PROBLEM DETAILS:
Your task is to filter the data below down to the lines holding "IDLE".

=== SUPPLIED RECORDS ===

**config.mk**
```make
export PLATFORM = sky130hd
export DESIGN_NAME = filters_dline_seq
export DESIGN_NICKNAME = d
export VERILOG_FILES = /design/src/rtl/filters_dline_seq.sv
export SDC_FILE = /design/constraint.sdc
export NUM_CORES = 1
export LEC_CHECK = 0
export CORE_UTILIZATION = 43
export CTS_CLUSTER_DIAMETER = 40
export DETAILED_ROUTE_END_ITERATION = 10
export PLACE_DENSITY = 0.86
export RECOVER_POWER = 100
export SYNTH_ARGS = -nofsm -noshare
export SYNTH_HDL_FRONTEND = slang
export SYNTH_SLANG_ARGS = --single-unit
export TNS_END_PERCENT = 10
```
**constraint.sdc**
```tcl
create_clock -name clk -period 2.6 [get_ports clk]
set_clock_uncertainty 0.05 [all_clocks]
set_input_delay 0.39 -clock clk [delete_from_list [all_inputs] [get_ports clk]]
set_output_delay 0.39 -clock clk [all_outputs]
set_load 0.01 [all_outputs]
```
**src/rtl/filters_dline_seq.sv**
```systemverilog
// filters_dline_seq: circular-buffer history sequencer that streams NTAPS newest-to-oldest taps per sample.
// Define FILTERS_DLINE_OVERRUN_EN to build the sticky overrun detector.
module filters_dline_seq #(
   parameter int DWIDTH = 16,
   parameter int NTAPS  = 32,
   parameter int AWIDTH = $clog2(NTAPS)
) (
   input  logic              clk,
   input  logic              rst_n,
   input  logic              sample_valid,
   input  logic [DWIDTH-1:0] sample_data,
   output logic              sample_ready,
   input  logic              flush,
   output logic              busy,
   output logic [AWIDTH-1:0] ram_wraddr,
   output logic [AWIDTH-1:0] ram_rdaddr,
   output logic              ram_wren,
   output logic [DWIDTH-1:0] ram_d,
   input  logic [DWIDTH-1:0] ram_q,
   output logic              tap_valid,
   output logic [DWIDTH-1:0] tap_data,
   output logic [AWIDTH-1:0] tap_idx,
   output logic              tap_last,
   output logic              overrun
);
   localparam logic [AWIDTH-1:0] LAST = AWIDTH'(NTAPS - 1);
   typedef enum logic [1:0] {CLEAR, IDLE, READ} state_t;
   state_t state_q, state_d;
   logic [AWIDTH-1:0] wr_ptr_q, wr_ptr_d, rd_ptr_q, rd_ptr_d;
   logic [AWIDTH-1:0] rd_cnt_q, rd_cnt_d, clr_cnt_q, clr_cnt_d, tap_idx_q;
   logic              tap_valid_q, tap_last_q;
   always_comb begin
      state_d      = state_q;
      wr_ptr_d     = wr_ptr_q;
      rd_ptr_d     = rd_ptr_q;
      rd_cnt_d     = rd_cnt_q;
      clr_cnt_d    = clr_cnt_q;
      ram_wren     = 1'b0;
      ram_wraddr   = wr_ptr_q;
      ram_d        = sample_data;
      sample_ready = 1'b0;
      case (state_q)
         CLEAR: begin
            ram_wren   = 1'b1;
            ram_wraddr = clr_cnt_q;
            ram_d      = '0;
            clr_cnt_d  = (clr_cnt_q == LAST) ? '0 : clr_cnt_q + AWIDTH'(1);
            if (clr_cnt_q == LAST) begin
               state_d  = IDLE;
               wr_ptr_d = '0;
            end
         end
         IDLE: begin
            sample_ready = !flush;
            if (flush) begin
               state_d   = CLEAR;
               clr_cnt_d = '0;
            end else if (sample_valid) begin
               ram_wren = 1'b1;
               rd_ptr_d = wr_ptr_q;
               rd_cnt_d = '0;
               state_d  = READ;
            end
         end
         READ: begin
            rd_ptr_d = (rd_ptr_q == '0) ? LAST : rd_ptr_q - AWIDTH'(1);
            rd_cnt_d = rd_cnt_q + AWIDTH'(1);
            if (rd_cnt_q == LAST) begin
               wr_ptr_d = (wr_ptr_q == LAST) ? '0 : wr_ptr_q + AWIDTH'(1);
               state_d  = IDLE;
            end
         end
         default: state_d = CLEAR;
      endcase
   end
   always_ff @(posedge clk or negedge rst_n) begin
      if (!rst_n) begin
         state_q     <= CLEAR;
         wr_ptr_q    <= '0;
         rd_ptr_q    <= '0;
         rd_cnt_q    <= '0;
         clr_cnt_q   <= '0;
         tap_valid_q <= 1'b0;
         tap_idx_q   <= '0;
         tap_last_q  <= 1'b0;
      end else begin
         state_q     <= state_d;
         wr_ptr_q    <= wr_ptr_d;
         rd_ptr_q    <= rd_ptr_d;
         rd_cnt_q    <= rd_cnt_d;
         clr_cnt_q   <= clr_cnt_d;
         tap_valid_q <= state_q == READ;
         tap_idx_q   <= rd_cnt_q;
         tap_last_q  <= state_q == READ && rd_cnt_q == LAST;
      end
   end
   // Tap tags are delayed one cycle to line up with the RAM's registered read data.
   assign ram_rdaddr = rd_ptr_q;
   assign busy       = state_q != IDLE;
   assign tap_valid  = tap_valid_q;
   assign tap_idx    = tap_idx_q;
   assign tap_last   = tap_last_q;
   assign tap_data   = ram_q;
`ifdef FILTERS_DLINE_OVERRUN_EN
   logic overrun_q;
   always_ff @(posedge clk or negedge rst_n) begin
      if (!rst_n) overrun_q <= 1'b0;
      else if (state_q == IDLE && flush) overrun_q <= 1'b0;
      else if (sample_valid && state_q != IDLE) overrun_q <= 1'b1;
   end
   assign overrun = overrun_q;
`else
   assign overrun = 1'b0;
`endif
endmodule

```
==> run metrics <==
run status=complete, but fails checks; violated checks=capacitance limit, slew limit; Crit Path Category=reg -> out; HP Start=rd_cnt_q[4]$_DFFE_PN0P_; Sw Share=34.0%; top-area cell type share of the netlist area=42.5%; DRC errors left=0; Post-Syn Area=0.00171 sq mm; first-pass GRT wire length=5880 um; Comb power frac=45.1%; Setup Buffers After CTS=0; Hold Fails Final Rpt=0; Static Leak=1.06 nW; Mapped Cells=165; Max Cap Violations=1; Worst Hold Class=reg -> reg; share of layout cells above drive strength 1=10.9%; Die Ht=65.0 um; vias in the first global route=1236; CORE AREA=0.00374 sq mm; Root Buffer=clkbuf_8; Synth async-reset ratio=100%; Compound-Gate Fraction of Synth Area=11.1%; multi-input logic area=796 sq um; CP required=2.16 ns; Final ANT Viol Nets=0; CTS tree=done; final setup fails=0; Max Slew Vio Count=30; Setup TNS=0 ns; clock latency at the later pin of the worst-skew pair=0.28 ns; share of power burned in registers=31.7%; yosys warns=0; Detail Placement HPWL=2590 um; hold buffer count at CTS=0; Max VDD drop=0.544 mV; Yosys reg bits=29; Area after DPL=0.00220 sq mm; Syn Nets=208; die span in x=65.0 um; sw power=812 uW; H-tree depth=2; crit start category=flop; Post-Synth Adder-Cell Area=5.13%; Final min period=2.40 ns; sequential fraction of the synthesis area=42.5%; IO Pins=89; number of enable flip-flop cells after synthesis=0; Simple-Gate Fraction of Synth Area=22.9%; Layout fillers=314; maximum clock frequency=0.416 GHz; largest family of logic cells by synthesized area=simple AND/OR/NAND/NOR gates; ranking of synthesized cells by area=dfrtp_1 (42%), buf_4 (7.9%), nor2b_1 (5.9%), ha_1 (5.1%), mux2_2 (3.3%); routed wire length=3640 um; TritonCTS buffer count=5; diode count=0; Std-Cell Rows=22; Worst R2R Start=rd_cnt_q[0]$_DFFE_PN0P_; clock slew at reported path FFs=0.06 ns; GRT Total Usage=18.3%; initial antenna violation count=0; most common cell in the synthesized netlist=dfrtp_1; Post-synth top cells=dfrtp_1 (29), buf_4 (18), nor2b_1 (16); Register Area=726 sq um; # port buffers=55; synthesis-to-layout area growth=35.8%; multiplexer share of the synthesized area=7.11%; DR WL/cell=14.1 um; routed vias=1381; Layout Nets=253; area leader, netlist=dfrtp_1; largest net degree at the start of global routing=30; Iter 0 DRT Violations=47; Vias/cell=5.33; Longest Clk Path Bufs=2; Pre-antenna DRT Iters=4; post_cts resized=0; Avg Synthesized Cell Area=10.4 sq um; Setup crit end kind=primary output; count of different cell masters after synthesis=38; CP max FO=23; Synth Flop Type=dfrtp_1; pin slew with the least headroom to its limit=1.52 ns; Initial Utilization=45.6%; gpl congestion=0.754; Synth Area in XOR/XNOR=0.513%; GRT overflow=0; clock group share of total power=23.3%; start point of the critical path=state_q[1]$_DFFE_PN0P_; internal cell power=1.58 mW; RSZ-0062 raised after global routing=no; Die ar.=0.00423 sq mm; pwr/cell area=1030 mW/mm^2; clk sink count=29; critical path arrival=1.96 ns; Final Cell Area=0.00232 sq mm; fin crit share=92.4%; Max-slew headroom=-1.05%
==> sequential cells by signal, summed over array words and instances (netlist names) <==
signal,cells
clr_cnt_q,5
ram_rdaddr,5
rd_cnt_q,5
tap_idx,5
wr_ptr_q,5
state_q,2
tap_last,1
tap_valid,1
==> cell families after synthesis <==
group,after synthesis
buf+inv,27
mux,11
fa+ha+maj,7
simple gates,63
xor+xnor,1
other cells,1
compound gates,26
flops,29
==> through the flow <==
step           instances  util, %  setup WS, ns  power [mW]  hold WS [ns]
2_1_floorplan        165        -         0.865        1.41        0.0444
3_3_place_gp         251     58.7         0.450        1.87         0.343
3_5_place_dp         251     58.7         0.405        1.91         0.352
4_1_cts              259     62.3         0.284        2.47         0.366
5_1_grt              259     61.9         0.108        2.55         0.392
6_report             259     61.9         0.197        2.39         0.370
==> final cells by class <==
| type | instances | share of cell area, % |
|---|---|---|
| clock inverter | 3 | 2.81 |
| tap | 48 | 2.59 |
| inverter | 4 | 0.648 |
| multi-input combinational | 109 | 34.3 |
| sequential | 29 | 31.3 |
| timing repair buffer | 61 | 25.4 |
| clock buffer | 5 | 2.97 |
==> power by group through the flow <==
stage | Clock, mW | Combinational, mW | Sequential [mW]
after floorplan | 0 | 0.632 | 0.773
after global placement | 0 | 1.12 | 0.755
after detailed placement | 0 | 1.14 | 0.765
after CTS | 0.564 | 1.15 | 0.759
after global routing | 0.591 | 1.18 | 0.782
final | 0.556 | 1.08 | 0.757
==> layer usage <==
metal	share of wire [%]	routed length (um)	GRT usage, %	vias to the layer above
li1	-	-	-	661
met1	44	1620	23.9	657
met2	47	1720	28.3	52
met3	7.4	269	6.34	11
met4	1.2	42	6.25	0
met5	0	0	0	-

===

PROBLEM SOLUTION:
   typedef enum logic [1:0] {CLEAR, IDLE, READ} state_t;
               state_d  = IDLE;
         IDLE: begin
               state_d  = IDLE;
   assign busy       = state_q != IDLE;
      else if (state_q == IDLE && flush) overrun_q <= 1'b0;
      else if (sample_valid && state_q != IDLE) overrun_q <= 1'b1;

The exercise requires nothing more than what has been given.